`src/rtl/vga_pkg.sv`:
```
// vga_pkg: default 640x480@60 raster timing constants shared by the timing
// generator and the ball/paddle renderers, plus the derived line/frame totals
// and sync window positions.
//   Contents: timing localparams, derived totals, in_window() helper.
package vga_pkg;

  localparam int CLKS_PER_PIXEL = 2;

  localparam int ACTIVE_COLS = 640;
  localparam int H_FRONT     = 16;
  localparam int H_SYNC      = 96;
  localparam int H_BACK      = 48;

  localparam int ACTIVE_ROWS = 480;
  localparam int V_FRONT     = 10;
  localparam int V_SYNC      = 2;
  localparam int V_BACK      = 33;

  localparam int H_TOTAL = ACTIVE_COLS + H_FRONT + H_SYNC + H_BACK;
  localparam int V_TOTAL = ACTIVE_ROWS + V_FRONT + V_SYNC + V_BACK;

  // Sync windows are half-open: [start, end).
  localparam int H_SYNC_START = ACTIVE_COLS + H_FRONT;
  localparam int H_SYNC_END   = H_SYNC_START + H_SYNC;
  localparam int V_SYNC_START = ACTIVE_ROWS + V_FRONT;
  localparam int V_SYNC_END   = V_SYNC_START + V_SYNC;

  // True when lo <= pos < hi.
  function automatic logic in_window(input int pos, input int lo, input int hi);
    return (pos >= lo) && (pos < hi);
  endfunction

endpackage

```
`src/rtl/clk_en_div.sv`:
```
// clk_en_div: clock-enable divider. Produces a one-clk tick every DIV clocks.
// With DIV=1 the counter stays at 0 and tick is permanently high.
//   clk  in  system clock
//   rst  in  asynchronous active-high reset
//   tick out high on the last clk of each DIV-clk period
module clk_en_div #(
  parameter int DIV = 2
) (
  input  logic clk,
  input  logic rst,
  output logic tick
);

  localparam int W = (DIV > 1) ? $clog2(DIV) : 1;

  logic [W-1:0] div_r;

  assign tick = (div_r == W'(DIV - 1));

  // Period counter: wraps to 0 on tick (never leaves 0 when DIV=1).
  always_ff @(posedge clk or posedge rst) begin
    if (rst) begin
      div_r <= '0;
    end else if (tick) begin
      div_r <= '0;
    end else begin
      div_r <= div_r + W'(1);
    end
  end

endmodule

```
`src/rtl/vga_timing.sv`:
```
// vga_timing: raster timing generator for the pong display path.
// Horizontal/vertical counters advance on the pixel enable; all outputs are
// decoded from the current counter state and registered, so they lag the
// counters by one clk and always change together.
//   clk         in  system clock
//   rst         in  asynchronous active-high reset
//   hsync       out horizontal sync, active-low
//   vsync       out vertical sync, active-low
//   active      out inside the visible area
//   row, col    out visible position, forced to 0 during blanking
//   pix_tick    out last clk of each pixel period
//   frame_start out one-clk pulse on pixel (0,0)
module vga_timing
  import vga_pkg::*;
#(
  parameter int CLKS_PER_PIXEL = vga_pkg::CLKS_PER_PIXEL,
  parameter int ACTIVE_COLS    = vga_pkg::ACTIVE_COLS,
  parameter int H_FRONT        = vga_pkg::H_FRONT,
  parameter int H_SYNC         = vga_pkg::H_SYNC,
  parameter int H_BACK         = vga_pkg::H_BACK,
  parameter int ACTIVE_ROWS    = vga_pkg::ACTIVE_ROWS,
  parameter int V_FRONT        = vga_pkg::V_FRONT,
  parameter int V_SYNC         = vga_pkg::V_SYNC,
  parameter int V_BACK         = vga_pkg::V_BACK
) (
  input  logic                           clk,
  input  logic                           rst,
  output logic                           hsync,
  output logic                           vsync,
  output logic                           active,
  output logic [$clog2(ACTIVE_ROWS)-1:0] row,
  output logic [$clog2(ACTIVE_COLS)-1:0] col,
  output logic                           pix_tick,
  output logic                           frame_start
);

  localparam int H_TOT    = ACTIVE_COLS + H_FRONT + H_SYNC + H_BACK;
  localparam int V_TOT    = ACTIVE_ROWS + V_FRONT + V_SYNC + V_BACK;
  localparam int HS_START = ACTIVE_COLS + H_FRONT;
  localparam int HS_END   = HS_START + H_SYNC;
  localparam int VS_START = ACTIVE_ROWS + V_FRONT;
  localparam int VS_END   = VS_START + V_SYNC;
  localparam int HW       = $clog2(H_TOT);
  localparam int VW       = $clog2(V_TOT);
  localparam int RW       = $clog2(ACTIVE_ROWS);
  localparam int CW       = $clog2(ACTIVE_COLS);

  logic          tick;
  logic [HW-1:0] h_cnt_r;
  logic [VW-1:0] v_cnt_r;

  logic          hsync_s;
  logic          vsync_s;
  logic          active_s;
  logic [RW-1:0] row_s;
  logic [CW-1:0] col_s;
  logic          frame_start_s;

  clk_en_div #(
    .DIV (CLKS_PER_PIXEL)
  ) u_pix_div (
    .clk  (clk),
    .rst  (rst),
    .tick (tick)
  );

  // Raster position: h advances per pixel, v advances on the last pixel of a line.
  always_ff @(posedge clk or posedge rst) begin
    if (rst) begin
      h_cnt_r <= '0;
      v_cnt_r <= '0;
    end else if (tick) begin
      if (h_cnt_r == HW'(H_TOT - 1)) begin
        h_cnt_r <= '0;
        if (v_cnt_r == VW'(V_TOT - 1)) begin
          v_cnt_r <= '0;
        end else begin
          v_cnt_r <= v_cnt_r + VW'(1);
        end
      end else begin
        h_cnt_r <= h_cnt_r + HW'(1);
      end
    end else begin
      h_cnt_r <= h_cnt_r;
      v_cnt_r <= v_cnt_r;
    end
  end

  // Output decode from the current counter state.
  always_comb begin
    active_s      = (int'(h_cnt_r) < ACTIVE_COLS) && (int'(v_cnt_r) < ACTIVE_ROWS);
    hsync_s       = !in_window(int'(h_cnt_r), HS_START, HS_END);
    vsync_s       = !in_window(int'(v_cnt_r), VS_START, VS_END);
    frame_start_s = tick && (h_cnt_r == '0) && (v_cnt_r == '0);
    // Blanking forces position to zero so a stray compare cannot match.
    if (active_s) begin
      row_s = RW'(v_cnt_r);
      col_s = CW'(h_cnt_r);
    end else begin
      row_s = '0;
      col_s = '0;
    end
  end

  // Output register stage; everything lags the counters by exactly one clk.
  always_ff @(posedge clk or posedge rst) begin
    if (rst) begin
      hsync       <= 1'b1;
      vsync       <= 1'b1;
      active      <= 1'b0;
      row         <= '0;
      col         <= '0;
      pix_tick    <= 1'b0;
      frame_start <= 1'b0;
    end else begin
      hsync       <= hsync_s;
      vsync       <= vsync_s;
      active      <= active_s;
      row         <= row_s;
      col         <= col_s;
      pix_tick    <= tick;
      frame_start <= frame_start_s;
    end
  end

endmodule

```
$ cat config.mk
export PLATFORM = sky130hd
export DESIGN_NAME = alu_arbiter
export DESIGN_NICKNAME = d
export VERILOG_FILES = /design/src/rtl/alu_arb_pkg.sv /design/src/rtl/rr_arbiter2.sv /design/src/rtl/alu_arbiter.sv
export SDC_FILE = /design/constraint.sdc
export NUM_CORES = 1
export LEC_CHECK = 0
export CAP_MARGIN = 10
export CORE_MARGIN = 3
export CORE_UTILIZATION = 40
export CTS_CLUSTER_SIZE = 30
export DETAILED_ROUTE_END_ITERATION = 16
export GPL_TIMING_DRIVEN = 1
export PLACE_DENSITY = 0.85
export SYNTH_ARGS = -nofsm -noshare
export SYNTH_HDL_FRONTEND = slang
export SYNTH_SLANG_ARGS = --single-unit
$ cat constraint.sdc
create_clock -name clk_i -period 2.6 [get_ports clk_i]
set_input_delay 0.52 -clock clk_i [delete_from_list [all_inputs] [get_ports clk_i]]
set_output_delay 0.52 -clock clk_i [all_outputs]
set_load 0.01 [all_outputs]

○ ○ ○ ○

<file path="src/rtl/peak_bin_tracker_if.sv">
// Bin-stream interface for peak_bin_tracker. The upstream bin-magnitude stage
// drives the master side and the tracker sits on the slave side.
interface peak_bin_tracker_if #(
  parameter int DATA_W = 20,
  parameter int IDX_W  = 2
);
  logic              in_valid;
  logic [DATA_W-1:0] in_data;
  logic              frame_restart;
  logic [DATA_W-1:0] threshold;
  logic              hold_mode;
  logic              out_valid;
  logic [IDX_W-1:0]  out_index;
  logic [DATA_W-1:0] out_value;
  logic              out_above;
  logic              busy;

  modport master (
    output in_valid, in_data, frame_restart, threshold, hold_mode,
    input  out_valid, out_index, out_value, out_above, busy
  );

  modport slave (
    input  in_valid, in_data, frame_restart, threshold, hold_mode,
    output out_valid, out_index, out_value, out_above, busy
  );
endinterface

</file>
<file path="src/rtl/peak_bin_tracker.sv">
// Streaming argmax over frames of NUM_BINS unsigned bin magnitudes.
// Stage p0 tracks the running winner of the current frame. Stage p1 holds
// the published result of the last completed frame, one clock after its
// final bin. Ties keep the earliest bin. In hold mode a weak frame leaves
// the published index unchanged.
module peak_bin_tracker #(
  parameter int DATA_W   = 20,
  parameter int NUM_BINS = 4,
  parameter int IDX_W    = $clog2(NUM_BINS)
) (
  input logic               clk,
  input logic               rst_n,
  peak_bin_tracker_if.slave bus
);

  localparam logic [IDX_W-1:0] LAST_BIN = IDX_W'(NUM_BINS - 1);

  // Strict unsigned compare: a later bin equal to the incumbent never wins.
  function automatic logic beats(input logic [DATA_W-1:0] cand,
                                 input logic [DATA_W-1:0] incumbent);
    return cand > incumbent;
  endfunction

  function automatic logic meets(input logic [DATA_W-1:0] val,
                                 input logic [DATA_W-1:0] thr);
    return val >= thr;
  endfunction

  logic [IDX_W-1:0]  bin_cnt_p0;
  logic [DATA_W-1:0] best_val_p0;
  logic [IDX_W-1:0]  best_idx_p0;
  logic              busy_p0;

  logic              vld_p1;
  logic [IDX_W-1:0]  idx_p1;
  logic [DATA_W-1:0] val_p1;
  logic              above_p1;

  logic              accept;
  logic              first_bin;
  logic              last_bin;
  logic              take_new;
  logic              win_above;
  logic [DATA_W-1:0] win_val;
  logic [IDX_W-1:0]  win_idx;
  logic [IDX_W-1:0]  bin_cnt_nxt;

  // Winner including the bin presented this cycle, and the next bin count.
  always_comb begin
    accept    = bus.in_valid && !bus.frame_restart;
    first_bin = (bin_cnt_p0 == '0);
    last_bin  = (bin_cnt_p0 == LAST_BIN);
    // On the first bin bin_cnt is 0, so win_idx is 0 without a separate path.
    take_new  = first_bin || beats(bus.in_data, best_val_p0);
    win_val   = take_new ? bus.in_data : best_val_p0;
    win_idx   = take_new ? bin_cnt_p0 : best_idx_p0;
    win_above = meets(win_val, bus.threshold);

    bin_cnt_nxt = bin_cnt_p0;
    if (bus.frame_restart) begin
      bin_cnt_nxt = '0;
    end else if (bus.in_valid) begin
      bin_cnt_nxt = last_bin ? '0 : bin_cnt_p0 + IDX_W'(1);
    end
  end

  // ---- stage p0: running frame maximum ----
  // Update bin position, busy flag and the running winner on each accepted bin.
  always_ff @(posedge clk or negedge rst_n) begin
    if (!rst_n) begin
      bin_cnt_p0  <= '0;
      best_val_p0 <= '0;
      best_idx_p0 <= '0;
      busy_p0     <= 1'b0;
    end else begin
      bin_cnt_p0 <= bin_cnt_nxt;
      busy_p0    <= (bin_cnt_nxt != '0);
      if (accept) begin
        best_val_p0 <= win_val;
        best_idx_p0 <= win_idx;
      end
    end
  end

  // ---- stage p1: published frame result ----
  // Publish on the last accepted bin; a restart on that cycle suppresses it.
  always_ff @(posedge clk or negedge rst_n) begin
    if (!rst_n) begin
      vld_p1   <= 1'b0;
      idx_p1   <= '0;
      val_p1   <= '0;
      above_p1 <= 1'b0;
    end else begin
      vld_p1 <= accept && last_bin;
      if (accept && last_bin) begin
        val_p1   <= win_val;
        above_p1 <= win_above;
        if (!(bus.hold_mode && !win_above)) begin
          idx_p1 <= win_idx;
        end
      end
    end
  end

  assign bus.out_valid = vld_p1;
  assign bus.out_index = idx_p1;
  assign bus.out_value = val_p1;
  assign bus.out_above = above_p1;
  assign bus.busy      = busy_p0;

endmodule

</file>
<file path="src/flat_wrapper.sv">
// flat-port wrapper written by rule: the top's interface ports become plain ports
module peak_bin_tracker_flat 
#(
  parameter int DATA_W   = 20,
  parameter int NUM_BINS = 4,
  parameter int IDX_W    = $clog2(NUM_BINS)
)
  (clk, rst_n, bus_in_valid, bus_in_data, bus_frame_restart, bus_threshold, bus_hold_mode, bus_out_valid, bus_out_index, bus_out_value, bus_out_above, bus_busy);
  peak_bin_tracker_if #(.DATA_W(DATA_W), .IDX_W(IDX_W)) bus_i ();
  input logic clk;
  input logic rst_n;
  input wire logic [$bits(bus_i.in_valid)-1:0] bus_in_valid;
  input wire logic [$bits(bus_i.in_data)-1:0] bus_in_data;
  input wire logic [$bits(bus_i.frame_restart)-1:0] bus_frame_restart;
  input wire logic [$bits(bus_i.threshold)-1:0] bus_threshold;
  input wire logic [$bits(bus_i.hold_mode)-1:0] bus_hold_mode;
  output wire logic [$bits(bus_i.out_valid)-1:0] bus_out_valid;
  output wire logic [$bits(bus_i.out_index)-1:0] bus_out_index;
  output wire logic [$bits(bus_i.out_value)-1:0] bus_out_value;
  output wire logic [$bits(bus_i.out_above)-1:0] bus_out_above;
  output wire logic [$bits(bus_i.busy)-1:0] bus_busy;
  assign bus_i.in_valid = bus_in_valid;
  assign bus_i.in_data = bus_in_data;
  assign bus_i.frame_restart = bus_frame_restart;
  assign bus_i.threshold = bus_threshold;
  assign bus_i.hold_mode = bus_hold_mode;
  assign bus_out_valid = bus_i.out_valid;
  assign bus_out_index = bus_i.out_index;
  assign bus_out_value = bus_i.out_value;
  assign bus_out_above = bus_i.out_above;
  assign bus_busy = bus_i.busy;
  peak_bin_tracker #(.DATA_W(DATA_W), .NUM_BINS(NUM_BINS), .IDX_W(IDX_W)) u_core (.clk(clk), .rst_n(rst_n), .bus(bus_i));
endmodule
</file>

○ ○ ○ ○

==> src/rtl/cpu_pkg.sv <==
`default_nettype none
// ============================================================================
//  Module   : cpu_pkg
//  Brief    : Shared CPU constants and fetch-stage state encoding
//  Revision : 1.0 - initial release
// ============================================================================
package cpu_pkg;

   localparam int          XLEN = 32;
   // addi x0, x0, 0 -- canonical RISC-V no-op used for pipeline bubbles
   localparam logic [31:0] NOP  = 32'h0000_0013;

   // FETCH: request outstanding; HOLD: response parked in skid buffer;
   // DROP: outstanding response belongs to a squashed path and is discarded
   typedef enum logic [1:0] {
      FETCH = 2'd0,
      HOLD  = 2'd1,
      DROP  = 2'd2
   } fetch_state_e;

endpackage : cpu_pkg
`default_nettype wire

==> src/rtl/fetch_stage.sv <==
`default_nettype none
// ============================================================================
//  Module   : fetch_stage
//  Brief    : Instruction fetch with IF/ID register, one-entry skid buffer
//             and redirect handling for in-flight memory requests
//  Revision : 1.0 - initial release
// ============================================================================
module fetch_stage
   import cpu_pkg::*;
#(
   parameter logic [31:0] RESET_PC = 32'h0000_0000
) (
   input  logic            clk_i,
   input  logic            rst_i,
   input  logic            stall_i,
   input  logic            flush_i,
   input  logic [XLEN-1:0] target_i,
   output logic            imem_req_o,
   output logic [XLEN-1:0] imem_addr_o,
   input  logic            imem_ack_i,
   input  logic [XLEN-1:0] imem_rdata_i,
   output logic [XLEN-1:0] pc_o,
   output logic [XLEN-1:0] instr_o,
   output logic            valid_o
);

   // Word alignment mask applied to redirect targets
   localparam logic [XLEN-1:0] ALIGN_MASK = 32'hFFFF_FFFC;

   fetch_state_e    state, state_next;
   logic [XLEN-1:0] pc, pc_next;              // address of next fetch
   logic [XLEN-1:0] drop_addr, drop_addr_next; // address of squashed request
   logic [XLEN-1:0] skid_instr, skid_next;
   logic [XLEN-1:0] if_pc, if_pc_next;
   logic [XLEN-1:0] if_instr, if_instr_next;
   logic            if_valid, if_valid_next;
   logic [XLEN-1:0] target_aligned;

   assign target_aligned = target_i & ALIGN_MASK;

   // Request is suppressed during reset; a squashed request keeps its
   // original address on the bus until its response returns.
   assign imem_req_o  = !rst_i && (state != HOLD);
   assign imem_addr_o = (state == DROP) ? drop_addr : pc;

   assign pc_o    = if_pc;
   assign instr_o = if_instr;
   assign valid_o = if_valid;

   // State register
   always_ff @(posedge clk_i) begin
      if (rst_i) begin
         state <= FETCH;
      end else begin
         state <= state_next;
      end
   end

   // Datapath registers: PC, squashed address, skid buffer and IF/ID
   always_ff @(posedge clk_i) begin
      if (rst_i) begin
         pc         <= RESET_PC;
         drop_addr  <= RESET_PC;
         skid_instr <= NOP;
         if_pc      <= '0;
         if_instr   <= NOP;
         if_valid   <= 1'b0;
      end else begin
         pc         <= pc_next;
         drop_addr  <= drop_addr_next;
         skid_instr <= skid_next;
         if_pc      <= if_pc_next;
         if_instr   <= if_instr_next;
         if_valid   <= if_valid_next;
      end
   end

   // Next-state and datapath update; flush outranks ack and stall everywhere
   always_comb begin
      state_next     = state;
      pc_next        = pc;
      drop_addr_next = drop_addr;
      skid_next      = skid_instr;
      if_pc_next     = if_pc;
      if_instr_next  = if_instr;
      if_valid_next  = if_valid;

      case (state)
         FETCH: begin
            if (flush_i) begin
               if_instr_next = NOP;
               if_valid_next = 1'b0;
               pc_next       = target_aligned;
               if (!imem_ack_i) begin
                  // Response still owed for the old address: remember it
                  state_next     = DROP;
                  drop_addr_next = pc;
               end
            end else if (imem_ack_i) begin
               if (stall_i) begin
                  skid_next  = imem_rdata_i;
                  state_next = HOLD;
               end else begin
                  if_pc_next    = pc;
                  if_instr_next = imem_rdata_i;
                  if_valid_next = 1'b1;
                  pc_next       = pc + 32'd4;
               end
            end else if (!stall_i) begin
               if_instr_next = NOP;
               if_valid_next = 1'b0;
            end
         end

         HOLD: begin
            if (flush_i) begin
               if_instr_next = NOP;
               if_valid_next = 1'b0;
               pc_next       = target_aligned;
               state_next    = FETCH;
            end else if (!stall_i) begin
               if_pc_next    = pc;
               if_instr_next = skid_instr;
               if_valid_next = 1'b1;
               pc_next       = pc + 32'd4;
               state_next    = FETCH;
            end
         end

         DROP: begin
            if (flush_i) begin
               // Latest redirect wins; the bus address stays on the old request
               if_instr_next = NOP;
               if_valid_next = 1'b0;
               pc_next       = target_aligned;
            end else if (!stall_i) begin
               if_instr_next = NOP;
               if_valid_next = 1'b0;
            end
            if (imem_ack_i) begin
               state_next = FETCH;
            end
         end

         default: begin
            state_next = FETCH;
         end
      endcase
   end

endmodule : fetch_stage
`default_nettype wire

○ ○ ○ ○

## [WHAT NEEDS TO BE DONE]
Taking the entries above, write out exactly the lines starting with the line containing "logic [DATA_W-1:0] val_p1;" and going on through the line containing "logic [DATA_W-1:0] win_val;", both included, and nothing else.

## [COMPLETED TASK]
  logic [DATA_W-1:0] val_p1;
  logic              above_p1;

  logic              accept;
  logic              first_bin;
  logic              last_bin;
  logic              take_new;
  logic              win_above;
  logic [DATA_W-1:0] win_val;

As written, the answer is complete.